Is it all on your computer? Flash drives? Have you kept your CDs? Cassette tapes? Albums?
I’m in the process of putting all my CDs on my computer (and backing up to a hard drive). But I’m not sure I can part with my CDs. I do still play them in our old car and on my old stereo system occasionally. Is it time to get rid of them?
We finally ditched the albums. My son’s best friend went through them all and took the ones he wanted first. We still have CDs and a couple of drawers full of cassette tapes, but I think the cassette players, including the ones in the cars, are all a bit dodgy - or the tapes are dodgy. Most of my music in on Media Monkey on my computer.
I only listen to music on CDs (or satellite radio or Pandora.) I play the CDs primarily in my car. They are stored in various Amazon boxes and in any compartment in my car where they will fit. They get moved around a lot because I play them often. I don’t have an iPod or anything like that. I don’t want music on my phone because I don’t want the music in my car to stop if the phone rings.
Piles of record albums in the basement (including parents’ 78s). Some of these have walked away with audiophile son.
Boxes of cassette tapes in the basement - these are still raided by DH who has cassette in the car.
More boxes of kid oriented cassettes, from Raffi to Beethoven Lives Upstairs to stuff recorded off the radio.
Three CD racks. I have a CD player in the car and occasionally we play a CD if NPR is on a pledge break on Sunday morning.
I spent several weeks loading CDs onto the computer, but don’t really use them.
Ipod.
IPhone iTunes, but don’t like it especially.
Oh, and there are the piles of mixtape cds that I put into storage boxes when I cleaned out the kids rooms last summer.
I have at least 10 boxes filled with albums going back to the late 60’s that I have been schlepping around from one move to another until we moved here 26 years ago. S played some occasionally when he was in high school. Most are warped now.
I tossed all the cassette years ago and the CD’s are in a few boxes that I move from one car trunk to another when I get a new car. Haven’t played those in a good 10 years.
I have my music on Spotify and play it through the TV when I’m in the house or from my phone in the car. I also have SAT radio in the car too, so plenty to choose from.
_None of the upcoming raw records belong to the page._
[src/rtl/chad_intc.sv]
// Interrupt controller: 15 synchronized edge-triggered sources with pend/enable
// masks, fixed priority (lowest index wins) and a registered irq/ivec pair.

module chad_intc_src (
  input  logic clk,
  input  logic reset,
  input  logic src,
  input  logic set_sw,
  input  logic clr,
  output logic pend,
  output logic pend_nxt
);
  logic s1, s2, s3;

  // Any set (edge or software) beats a clear arriving on the same edge.
  assign pend_nxt = (s2 & ~s3) | set_sw | (pend & ~clr);

  always_ff @(posedge clk or posedge reset) begin
    if (reset) begin
      s1   <= 1'b0;
      s2   <= 1'b0;
      s3   <= 1'b0;
      pend <= 1'b0;
    end else begin
      s1   <= src;
      s2   <= s1;
      s3   <= s2;
      pend <= pend_nxt;
    end
  end
endmodule

module chad_intc #(
  parameter int WIDTH = 18
) (
  input  logic             clk,
  input  logic             reset,
  input  logic             hold,
  input  logic             sel,
  input  logic [1:0]       addr,
  input  logic             io_rd,
  input  logic             io_wr,
  input  logic [WIDTH-1:0] din,
  output logic [WIDTH-1:0] rdata,
  input  logic [15:0]      src,
  output logic             irq,
  output logic [3:0]       ivec,
  input  logic             iack
);
  localparam logic [1:0] A_PEND  = 2'd0;
  localparam logic [1:0] A_EN    = 2'd1;
  localparam logic [1:0] A_SWSET = 2'd2;
  localparam logic [1:0] A_CTRL  = 2'd3;

  logic        we, ack;
  logic [15:1] pend, pend_nxt, en, en_nxt, set_sw, clr, active_nxt;
  logic        gie, gie_nxt, irq_nxt;
  logic [3:0]  ivec_nxt;

  // Reads are side-effect free; src[0] has no lane.
  logic unused_bits;
  assign unused_bits = ^{io_rd, src[0], din};

  assign we  = sel & io_wr & ~hold;
  assign ack = iack & irq;

  for (genvar k = 1; k < 16; k++) begin : g_src
    chad_intc_src u_src (
      .clk     (clk),
      .reset   (reset),
      .src     (src[k]),
      .set_sw  (set_sw[k]),
      .clr     (clr[k]),
      .pend    (pend[k]),
      .pend_nxt(pend_nxt[k])
    );
  end

  always_comb begin
    set_sw  = '0;
    clr     = '0;
    en_nxt  = en;
    gie_nxt = gie & ~ack;
    for (int k = 1; k < 16; k++)
      if (ack && ivec == 4'(k)) clr[k] = 1'b1;
    if (we) begin
      case (addr)
        A_PEND:  clr     = clr | din[15:1];
        A_EN:    en_nxt  = din[15:1];
        A_SWSET: set_sw  = din[15:1];
        A_CTRL:  gie_nxt = din[0];
        default: ;
      endcase
    end
  end

  // irq/ivec track next-state so they move on the same edge as their cause.
  assign active_nxt = pend_nxt & en_nxt;
  assign irq_nxt    = gie_nxt & (|active_nxt);

  always_comb begin
    ivec_nxt = '0;
    for (int k = 15; k >= 1; k--)
      if (active_nxt[k]) ivec_nxt = 4'(k);
  end

  always_ff @(posedge clk or posedge reset) begin
    if (reset) begin
      en   <= '0;
      gie  <= 1'b0;
      irq  <= 1'b0;
      ivec <= '0;
    end else begin
      en   <= en_nxt;
      gie  <= gie_nxt;
      irq  <= irq_nxt;
      ivec <= ivec_nxt;
    end
  end

  always_comb begin
    rdata = '0;
    case (addr)
      A_PEND: rdata[15:1] = pend;
      A_EN:   rdata[15:1] = en;
      A_CTRL: begin
        rdata[0]   = gie;
        rdata[1]   = irq;
        rdata[7:4] = ivec;
      end
      default: ;
    endcase
  end
endmodule
[config.mk]
export PLATFORM = sky130hd
export DESIGN_NAME = chad_intc
export DESIGN_NICKNAME = d
export VERILOG_FILES = /design/src/rtl/chad_intc.sv
export SDC_FILE = /design/constraint.sdc
export NUM_CORES = 1
export LEC_CHECK = 0
export ABC_AREA = 1
export CAP_MARGIN = 20
export CORE_MARGIN = 10
export CORE_UTILIZATION = 40
export DETAILED_ROUTE_END_ITERATION = 10
export SETUP_SLACK_MARGIN = 0.05
export SYNTH_ARGS = -nofsm -noshare
export SYNTH_HDL_FRONTEND = slang
export SYNTH_SLANG_ARGS = --single-unit
[constraint.sdc]
create_clock -name clk -period 4.9 [get_ports clk]
set_input_delay 0.49 -clock clk [delete_from_list [all_inputs] [get_ports clk]]
set_output_delay 0.49 -clock clk [all_outputs]
set_load 0.005 [all_outputs]
# Word level (Yosys, flattened, before mapping)
# Cells that the tools add are included.
# Widths: inputs -> output; s select.
[op_classes] eq_ne=18 n_mux=43 bitwise_logic=99 reduce_logical=17
[op_table] cell="$mux 15" n=6
[op_table] cell="$mux 4" n=15
[op_table] cell="$and 1x1->1" n=35
[op_table] cell="$eq 4x4->1 const B" n=8
[op_table] cell="$not 1->1" n=32
[op_table] cell="$or 1x1->1" n=30
[op_table] cell="$mux 1" n=18
[op_table] cell="$eq 4x3->1 const B" n=4
[op_table] cell="$pmux 8 s2" n=1
[op_table] cell="$and 15x15->15" n=1
[op_table] cell="$logic_and 1x1->1" n=15
[op_table] cell="$or 15x15->15" n=1
[op_table] cell="$reduce_or 15->1" n=1
[op_table] cell="$pmux 4 s3" n=1
[op_table] cell="$eq 4x2->1 const B" n=2
[op_table] cell="$eq 2x2->1 const B" n=2
[op_table] cell="$eq 4x1->1 const B" n=1
[op_table] cell="$pmux 2 s2" n=1
[op_table] cell="$pmux 1 s3" n=1
[op_table] cell="$eq 2x1->1 const B" n=1
[op_table] cell="$logic_not 2->1" n=1
[totals] reg_bits=81 input_bits=43

# Logic depth before layout (Yosys ltp)
[logic_depth] ltp_word=25 depth_mapped=21 ltp_nobuf=20

# Cells and area by module
# Synthesis repeated with hierarchy kept, for this count alone.
[unflattened] cells_unflattened=422 hier_area_um2=3653.5
[modules_own_cells] module="chad_intc_src" instances=15 cells_each=11 area_per_inst_um2=135.1
[modules_own_cells] module="chad_intc" instances=1 cells_each=257 area_per_inst_um2=1626.6

# Worst setup path before layout
# OpenSTA, ideal clock, no wires.
[synth_timing] kind="input to register" from="input sel" to="register irq" t_arrival_ns=1.750 required_ns=4.781 path_slack_ns=3.031 stages=11 path_buffers=3 path_cell_list="nand2_2 nor2_8 nand2_2 buf_6 buf_6 buf_6 o21ai_1 nor2_1 nor2_2 nand2_1 o21a_1"
[synth_between] elab_chain_cells=9
[synth_rtl] element="start: declaration" line="39" rtl="input logic sel,"
[synth_rtl] element="$and 1x1->1 * (2 in a row)" line="64" rtl="assign we = sel & io_wr & ~hold;"
[synth_rtl] element="$mux 15" line="86" rtl="if (we) begin"
[synth_rtl] element="$not 1->1" line="16" rtl="assign pend_nxt = (s2 & ~s3) | set_sw | (pend & ~clr);"
[synth_rtl] element="$and 1x1->1" line="16"
[synth_rtl] element="$or 1x1->1" line="16"
[synth_rtl] element="$and 15x15->15" line="98" rtl="assign active_nxt = pend_nxt & en_nxt;"
[synth_rtl] element="$reduce_or 15->1" line="99" rtl="assign irq_nxt = gie_nxt & (|active_nxt);"
[synth_rtl] element="$and 1x1->1 *" line="99"
[synth_rtl] element="via irq_nxt" line="57" rtl="logic gie, gie_nxt, irq_nxt;"
[synth_rtl] element="end signal: assignment" line="116" rtl="irq <= irq_nxt;"
[synth_rtl] element="end: declaration" line="46" rtl="output logic irq,"
# Mark *: on every way through the listed nets, which the timed path passes. The rest lies on a longest branch.

# Worst setup path in the final report
[layout_timing] from="input addr[0]" to="register ivec[0]"
[layout_lines] element="start: declaration" line="40" rtl="input logic [1:0] addr,"
[layout_lines] element="$eq 2x1->1" line="87" rtl="case (addr)"
[layout_lines] element="$mux 15" line="87"
[layout_lines] element="$mux 15" line="86"
[layout_lines] element="via en_nxt, one bit" line="56" rtl="logic [15:1] pend, pend_nxt, en, en_nxt, set_sw, clr, active_nxt;"
[layout_lines] element="$and 15x15->15" line="98"
[layout_lines] element="$mux 4 (14 in a row)" line="104" rtl="if (active_nxt[k]) ivec_nxt = 4'(k);"
[layout_lines] element="via ivec_nxt[0]" line="58" rtl="logic [3:0] ivec_nxt;"
[layout_lines] element="end signal: assignment" line="117" rtl="ivec <= ivec_nxt;"
[layout_lines] element="end: declaration" line="47" rtl="output logic [3:0] ivec,"
# The timed path passes the listed nets, and every way through them passes these cells.

==> impl_metrics.ini <==
[layout]
nets = 447
diodes = 0
num-fill-cells = 798
final_cell_mix = dfrtp_1, nand2_1, clkdlybuf4s50_1
syn_to_final_growth_pct = 25.0
seq_area_um2 = 2030
multiInputGateArea_um2 = 1040
layout_commonest_cell = dfrtp_1
drive_gt1_share_pct = 12.0

[power_and_ir_drop]
p_leak_nw = 1.94
p_per_area_nw_per_um2 = 373
vdd_drop_max_v = 0.000212

[routing]
drt_iter0_drc = 137
wl_um = 7950
ant_nets = 0
dr.pass1.iters = 4
wl_per_cell_um = 15.5
viasPerCell = 4.82
drc = 0
num_vias = 2471

[grt]
gr-total-overflow = 0
grt.total_usage_pct = 12.7
antenna_found_initial = 0
grt_pass1_wl_um = 12900
grt_pass1_vias = 2546
grt_max_degree = 50

[floorplanning]
die_w_um = 112
fp-row-count = 33
dieHeight_um = 112
num_io_pins = 66
core-area_um2 = 8180
die-area_um2 = 12400
start_util_pct = 41.0

[setup_path]
startpoint_type = input port
critical_path_class = input port to flop
crit_fanout = 30
cp-end-kind = flop
worstPathRequired_ns = 5.13
crit_arrival_ns = 3.14

[logic_synthesis]
synth-compound-area-share_pct = 15.0
synth_top_family_by_area = simple AND/OR/NAND/NOR gates
yosysSeqAreaShare_pct = 60.4
ys_types = 31
ys_warn_count = 0
synthSimpleGateAreaFrac_pct = 16.0
syn_avg_cell_area_um2 = 9.87
synthCells = 340
syn_area_um2 = 3350
synthMuxAreaShare_pct = 0
synth_xor_area_share_pct = 0
synth_fa_ha_area_share_pct = 0
ys_seq_elements = 81

[clocking]
clk_root_buffer_cell = clkbuf_8
cts_tree = yes
htreeDepth = 3
cts_made_buffers = 9
insertion_delay_ns = 0.34
postCtsSetupBuffers = 0
clk_pin_slew_ns = 0.08
clockBufferDepth = 2
cts_resized = 0
ctsHoldBuffers = 0
cts_sinks = 81

[sta]
skew_ns = 0.00826
worst_pin_slew_ns = 0.835
timing.final.crit_share_pct = 59.4
slew-limit-headroom_pct = 44.3
final-setup-viol-count = 0
timing.setup.tns_ns = 0
setup_slack_ns = 1.99
fmax_mhz = 344
maxSlewViolCount = 0
rsz0062_at_grt = no
fin_crit_ns = 2.91
hold_viol = 0

[placement]
place_ws_ns = 1.64
dpl.hpwl_um = 5720
io_buffers = 59
gp_congestion = 0.815

[status]
status = complete, no violations

[run]
maxCapViolCount = 0

[worst_hold_path]
hold_path.class = flop to flop
==> flip-flops by register name (all words and copies together) (netlist names) <==
signal	count
g_src.u_src.s1	15
g_src.u_src.pend	15
en	15
ivec	4
irq	1
g_src.u_src.s2	15
gie	1
g_src.u_src.s3	15
==> cells in the mapped netlist <==
cell type	instances	share of area (%)
inv_1	54	6.0
nor2_4	1	0.34
clkinv_1	1	0.11
o221ai_1	11	2.9
o21ai_2	7	1.8
a22o_1	4	1.0
a22oi_1	1	0.22
o21ai_1	8	1.2
conb_1	1	0.11
nor2_1	17	1.9
nand2_2	13	2.4
o21bai_1	1	0.22
a31oi_1	3	0.56
dfrtp_1	81	60
o21ai_0	13	1.9
a21oi_2	2	0.52
nand3_1	15	2.2
clkbuf_1	1	0.11
a21oi_1	8	1.2
buf_2	1	0.15
nand2_1	69	7.7
o211ai_1	10	2.2
o21a_1	2	0.45
buf_1	1	0.11
buf_6	4	1.3
nor2_2	4	0.75
inv_2	2	0.22
o221ai_2	1	0.45
a21boi_1	1	0.22
buf_4	2	0.45
nor2_8	1	0.60
==> cell families (layout without fill, tap and decap cells) <==
group,after synthesis,after routing
DFF,81,81
buffers and inverters,66,133
and+or+nand+nor,120,120
AOI/OAI and AO/OA,72,72
other,1,2
==> worst max-delay path, cell delays in order <==
cell and delay (ns):
clkdlybuf4s50_1 0.53, inv_2 0.07, nor2_4 0.34, nand2_2 0.54, o21ai_1 0.35, nand2_1 0.10
nand2_1 0.09, nand2_1 0.05, nand2_1 0.05, nand2_1 0.04, nand2_1 0.05, nand2_1 0.05
nand2_1 0.05, nand2_1 0.05, nand2_1 0.05, nand2_1 0.05, nand2_1 0.06, nand2_1 0.05
nand2_1 0.05, nand2_1 0.04
==> area by class of cell <==
cell class	count	area share, %
flip-flops and latches	81	48.3
inverters	57	5.13
clock buffers	10	3.28
multi-input cells	194	24.9
well taps	105	3.13
clock inverters	5	0.776
repair buffers	61	14.4
==> final timing paths <==
path | from | depth (start not counted) | end | slack [ns]
max in group asynchronous | reset | 3 | g_src[4].u_src.s2 | 3.40
min | g_src[3].u_src.s1 | 0 | g_src[3].u_src.s2 | 0.35
max reg2reg | irq | 16 | ivec[0] | 2.79
min in group asynchronous | reset | 2 | g_src[12].u_src.s1 | 0.60
max | addr[0] | 20 | ivec[0] | 1.99
min reg2reg | g_src[3].u_src.s1 | 0 | g_src[3].u_src.s2 | 0.35
==> per-stage QoR <==
stage	util (%)	hold slack, ns	cell area (um2)	cells	power (W)
floorplan	-	0.331	3360	341	0.000993
global placement	49.2	0.333	4020	498	0.00115
detailed placement	49.2	0.336	4020	498	0.00116
CTS	51.3	0.352	4190	513	0.00159
global route	51.3	0.361	4190	513	0.00167
finish	51.3	0.350	4190	513	0.00157
==> where the power goes <==
group          switching, W  internal, W  leakage, nW
clock network      0.000233     0.000193       0.0802
logic              0.000198     0.000159        0.944
registers         0.0000449     0.000738        0.921
==> per-layer routing <==
layer  vias up  part of all wire, %  track usage, %
met4         0                  1.4            4.11
met1      1189                   47            16.0
li1       1223                    -               -
met3         7                  4.5            4.51
met2        52                   48            20.1
met5         -                    0               0
No activity file was read; power rests on OpenSTA's default activity.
Husband has hundreds (thousands?) of old timey vinyl albums and a turntable. Stored in his office. These days young folks are impressed with his collection. He plays them all the time.
I have ripped all of my CDs and LPs to the computer. I never listen to the physical media any more. However, because I’m a stickler for having legal music, I have not sold or given away those old CDs. I’ve stored them all–although I did toss the jewel cases for a lot of them, keeping only the CD itself. I listen to music on my iPod all the time–usually through Bluetooth in my car.
I just bought a CD Saturday night for a $20 donation to Broadway Cares/Equity Fights AIDS after a performance of Fun Home (which was fabulous and very powerful so highly recommend if you have the chance to see it while it’s on tour.) It’s a collection of songs from shows on Broadway now song by original casts.) I played it on my way to tennis today. First time in years bought CD and played one.
So those who keep them on the computer, you just shift all the music from computer to computer as the age? External hard drive backup ? Something else i haven’t’ thought of?
That is the nice thing about http://thebrennan.com/. It burns CD’s much faster than a computer, and you can backup the files via USB port and move the mp3 files from computer to computer.
I finished copying all my CDs to my computer, then backing up on an external drive. I also copied my iTunes Music folder to a flash drive. I’m parting with most of the CDs that I wouldn’t buy again today. It is weird though, growing up with “owning” music in a physical format, I can’t quite get used to only having computerized music files.
I have a backup on an external hard drive, but I’ve also been using CrashPlan for cloud backup. I’m going to have to change (probably to Carbonite) because CrashPlan is getting out of the consumer business.